The broader/commercial impact of this Small Business Innovation Research (SBIR) Phase II project will result from providing remote, accessible fall risk assessments and exercise programs. This project empowers older adults to maintain independence and improve their quality of life. Falls are a major health risk for older adults, with significant physical, psychological, and economic impacts, costing the U.S. $50 billion annually. Current fall prevention methods are costly, inconsistent, or difficult to access, particularly in rural communities. This project introduces an AI-based video assessment app for routine fall risk assessments and personalized exercises for older adults using common smartphones or tablets. This innovation aims to improve the quality of life for older adults. Beyond improving individual health outcomes, this project has the potential to significantly lower healthcare costs by reducing fall-related hospitalizations, rehabilitation expenses, and long-term care admissions. By providing an affordable, scalable, and privacy-preserving alternative to traditional fall assessments, the results of this project benefit healthcare systems, insurance providers, and senior living communities alike. Additionally, this project catalyzes awareness of fall prevention and the role of technology in enhancing elderly care while fostering interdisciplinary collaboration and innovation. 
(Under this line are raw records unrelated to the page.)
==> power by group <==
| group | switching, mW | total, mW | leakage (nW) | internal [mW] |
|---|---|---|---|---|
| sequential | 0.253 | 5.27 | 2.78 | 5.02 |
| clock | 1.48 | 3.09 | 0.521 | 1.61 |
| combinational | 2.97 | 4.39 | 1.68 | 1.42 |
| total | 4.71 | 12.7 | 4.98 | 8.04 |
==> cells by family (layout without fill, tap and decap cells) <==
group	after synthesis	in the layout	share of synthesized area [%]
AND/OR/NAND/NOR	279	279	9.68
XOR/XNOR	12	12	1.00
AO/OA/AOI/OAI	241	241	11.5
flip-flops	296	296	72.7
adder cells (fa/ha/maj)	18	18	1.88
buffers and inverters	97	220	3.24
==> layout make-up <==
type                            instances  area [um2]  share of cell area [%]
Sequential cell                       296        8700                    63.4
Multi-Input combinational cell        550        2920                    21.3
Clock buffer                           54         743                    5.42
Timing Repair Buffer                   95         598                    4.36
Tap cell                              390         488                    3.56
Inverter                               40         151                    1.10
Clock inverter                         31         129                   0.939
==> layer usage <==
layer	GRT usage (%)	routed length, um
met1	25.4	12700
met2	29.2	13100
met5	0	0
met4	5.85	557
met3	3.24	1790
## src/rtl/dac_output_stage_if.sv

```systemverilog
// Signal bundle between the filter chain, the dac_output_stage and the dac driver.
interface dac_output_stage_if #(
  parameter int NCH   = 2,
  parameter int NSRC  = 4,
  parameter int IN_W  = 16,
  parameter int DAC_W = 14,
  parameter int SEL_W = $clog2(NSRC)
);
  logic [NSRC*IN_W-1:0] src_data;
  logic [NSRC-1:0]      src_valid;
  logic [NCH*SEL_W-1:0] sel_req;
  logic [NCH*4-1:0]     shift;
  logic                 sat_clr;
  logic [NCH*DAC_W-1:0] dac_data;
  logic [NCH-1:0]       busy;
  logic [NCH-1:0]       sat;

  modport master (
    output src_data, src_valid, sel_req, shift, sat_clr,
    input  dac_data, busy, sat
  );

  modport slave (
    input  src_data, src_valid, sel_req, shift, sat_clr,
    output dac_data, busy, sat
  );
endinterface

```

## src/rtl/dac_output_stage.sv

```systemverilog
// Multi-channel DAC output stage: per-channel source select with click-free fade,
// programmable arithmetic shift, saturation and offset-binary encoding.
module dac_output_stage #(
  parameter int NCH       = 2,
  parameter int NSRC      = 4,
  parameter int IN_W      = 16,
  parameter int DAC_W     = 14,
  parameter int RAMP_LOG2 = 4,
  parameter int SEL_W     = $clog2(NSRC)
) (
  input logic               sys_clk,
  input logic               reset,
  dac_output_stage_if.slave bus
);

  localparam int GW = RAMP_LOG2 + 1;
  localparam int PW = IN_W + GW + 1;
  localparam logic [GW-1:0] GAIN_FULL = GW'(1 << RAMP_LOG2);
  localparam logic signed [IN_W-1:0] Z_MAX = IN_W'((2 ** (DAC_W - 1)) - 1);
  localparam logic signed [IN_W-1:0] Z_MIN = IN_W'(-(2 ** (DAC_W - 1)));
  localparam logic [DAC_W-1:0] MIDSCALE = {1'b1, {(DAC_W-1){1'b0}}};

  typedef enum logic [1:0] {RUN, FADE_OUT, SWAP, FADE_IN} state_e;

  logic signed [IN_W-1:0] hold_q [NSRC];

  always_ff @(posedge sys_clk or posedge reset) begin
    if (reset) begin
      for (int s = 0; s < NSRC; s++) hold_q[s] <= '0;
    end else begin
      for (int s = 0; s < NSRC; s++) begin
        if (bus.src_valid[s]) hold_q[s] <= bus.src_data[s*IN_W +: IN_W];
      end
    end
  end

  for (genvar c = 0; c < NCH; c++) begin : g_ch
    state_e                 state_q, state_d;
    logic [GW-1:0]          gain_q, gain_d;
    logic [SEL_W-1:0]       sel_act_q, sel_act_d;
    logic [SEL_W-1:0]       sel_req;
    logic [3:0]             shamt;
    logic signed [PW-1:0]   prod;
    logic signed [PW-1:0]   prod_sh;
    logic signed [IN_W-1:0] y_d, y_q;
    logic signed [IN_W-1:0] z;
    logic                   clamp_hi, clamp_lo;
    logic [DAC_W-1:0]       dac_d, dac_q;
    logic                   sat_d, sat_q;

    assign sel_req = bus.sel_req[c*SEL_W +: SEL_W];
    assign shamt   = bus.shift[c*4 +: 4];

    // A reversal during fade-in turns around at the current gain, so the output never steps.
    always_comb begin
      state_d   = state_q;
      gain_d    = gain_q;
      sel_act_d = sel_act_q;
      case (state_q)
        RUN: begin
          gain_d = GAIN_FULL;
          if (sel_req != sel_act_q) state_d = FADE_OUT;
        end
        FADE_OUT: begin
          if (gain_q <= GW'(1)) begin
            gain_d  = '0;
            state_d = SWAP;
          end else begin
            gain_d = gain_q - GW'(1);
          end
        end
        SWAP: begin
          sel_act_d = sel_req;
          state_d   = FADE_IN;
        end
        FADE_IN: begin
          if (sel_req != sel_act_q) begin
            state_d = FADE_OUT;
          end else begin
            gain_d = gain_q + GW'(1);
            if (gain_q + GW'(1) == GAIN_FULL) state_d = RUN;
          end
        end
        default: state_d = RUN;
      endcase
    end

    assign prod    = PW'(hold_q[sel_act_q]) * PW'($signed({1'b0, gain_q}));
    assign prod_sh = prod >>> RAMP_LOG2;
    assign y_d     = prod_sh[IN_W-1:0];

    // Second stage: the unity-gain product always fits IN_W, so clamp after the user shift.
    assign z        = y_q >>> shamt;
    assign clamp_hi = (z > Z_MAX);
    assign clamp_lo = (z < Z_MIN);

    always_comb begin
      dac_d = {~z[DAC_W-1], z[DAC_W-2:0]};
      if (clamp_hi) dac_d = '1;
      else if (clamp_lo) dac_d = '0;
    end

    assign sat_d = clamp_hi | clamp_lo | (sat_q & ~bus.sat_clr);

    always_ff @(posedge sys_clk or posedge reset) begin
      if (reset) begin
        state_q   <= RUN;
        gain_q    <= GAIN_FULL;
        sel_act_q <= '0;
        y_q       <= '0;
        dac_q     <= MIDSCALE;
        sat_q     <= 1'b0;
      end else begin
        state_q   <= state_d;
        gain_q    <= gain_d;
        sel_act_q <= sel_act_d;
        y_q       <= y_d;
        dac_q     <= dac_d;
        sat_q     <= sat_d;
      end
    end

    assign bus.dac_data[c*DAC_W +: DAC_W] = dac_q;
    assign bus.busy[c]                     = (state_q != RUN);
    assign bus.sat[c]                      = sat_q;
  end

endmodule

```

## src/flat_wrapper.sv

```systemverilog
// flat-port wrapper written by rule: the top's interface ports become plain ports
module dac_output_stage_flat 
#(
  parameter int NCH       = 2,
  parameter int NSRC      = 4,
  parameter int IN_W      = 16,
  parameter int DAC_W     = 14,
  parameter int RAMP_LOG2 = 4,
  parameter int SEL_W     = $clog2(NSRC)
)
  (sys_clk, reset, bus_src_data, bus_src_valid, bus_sel_req, bus_shift, bus_sat_clr, bus_dac_data, bus_busy, bus_sat);
  dac_output_stage_if #(.NCH(NCH), .NSRC(NSRC), .IN_W(IN_W), .DAC_W(DAC_W), .SEL_W(SEL_W)) bus_i ();
  input logic sys_clk;
  input logic reset;
  input wire logic [$bits(bus_i.src_data)-1:0] bus_src_data;
  input wire logic [$bits(bus_i.src_valid)-1:0] bus_src_valid;
  input wire logic [$bits(bus_i.sel_req)-1:0] bus_sel_req;
  input wire logic [$bits(bus_i.shift)-1:0] bus_shift;
  input wire logic [$bits(bus_i.sat_clr)-1:0] bus_sat_clr;
  output wire logic [$bits(bus_i.dac_data)-1:0] bus_dac_data;
  output wire logic [$bits(bus_i.busy)-1:0] bus_busy;
  output wire logic [$bits(bus_i.sat)-1:0] bus_sat;
  assign bus_i.src_data = bus_src_data;
  assign bus_i.src_valid = bus_src_valid;
  assign bus_i.sel_req = bus_sel_req;
  assign bus_i.shift = bus_shift;
  assign bus_i.sat_clr = bus_sat_clr;
  assign bus_dac_data = bus_i.dac_data;
  assign bus_busy = bus_i.busy;
  assign bus_sat = bus_i.sat;
  dac_output_stage #(.NCH(NCH), .NSRC(NSRC), .IN_W(IN_W), .DAC_W(DAC_W), .RAMP_LOG2(RAMP_LOG2), .SEL_W(SEL_W)) u_core (.sys_clk(sys_clk), .reset(reset), .bus(bus_i));
endmodule
```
This Small Business Innovation Research (SBIR) Phase II project creates innovative AI and computer vision technologies to develop a novel AI-based video assessment system for accurate, real-time fall risk assessment across various smart devices. Unlike conventional systems, this innovation is camera-agnostic, lighting-independent, and privacy-focused, ensuring broad accessibility without storing or sharing raw video data. A key aspect of this project is its strong commitment to privacy. Unlike conventional monitoring systems, the proposed solution operates without continuous video recording, ensuring that original video content is never stored or shared, a critical feature for user trust and data security. Inspired by recent advances in Large Language Models and Self-Supervised Learning, the proposed technology introduces a novel autoregressive encoder framework for real-time human motion prediction and analysis and personalized exercise coaching, utilizing only the built-in camera and computational power of existing smartphones and tablets. This innovation surpasses existing vision transformer models by focusing on human motion heatmaps, which capture the spatial/temporal aspects of human movement. This project presents a unique approach to learning and understanding human body movements contextually, regardless of the camera’s perspective, field of view, and environmental noise. The transition from pixel-level processing to heatmap-based representation significantly reduces model complexity and computational load. This award reflects NSF’s statutory mission and has been deemed worthy of support through evaluation using the Foundation’s intellectual merit and broader impacts review criteria.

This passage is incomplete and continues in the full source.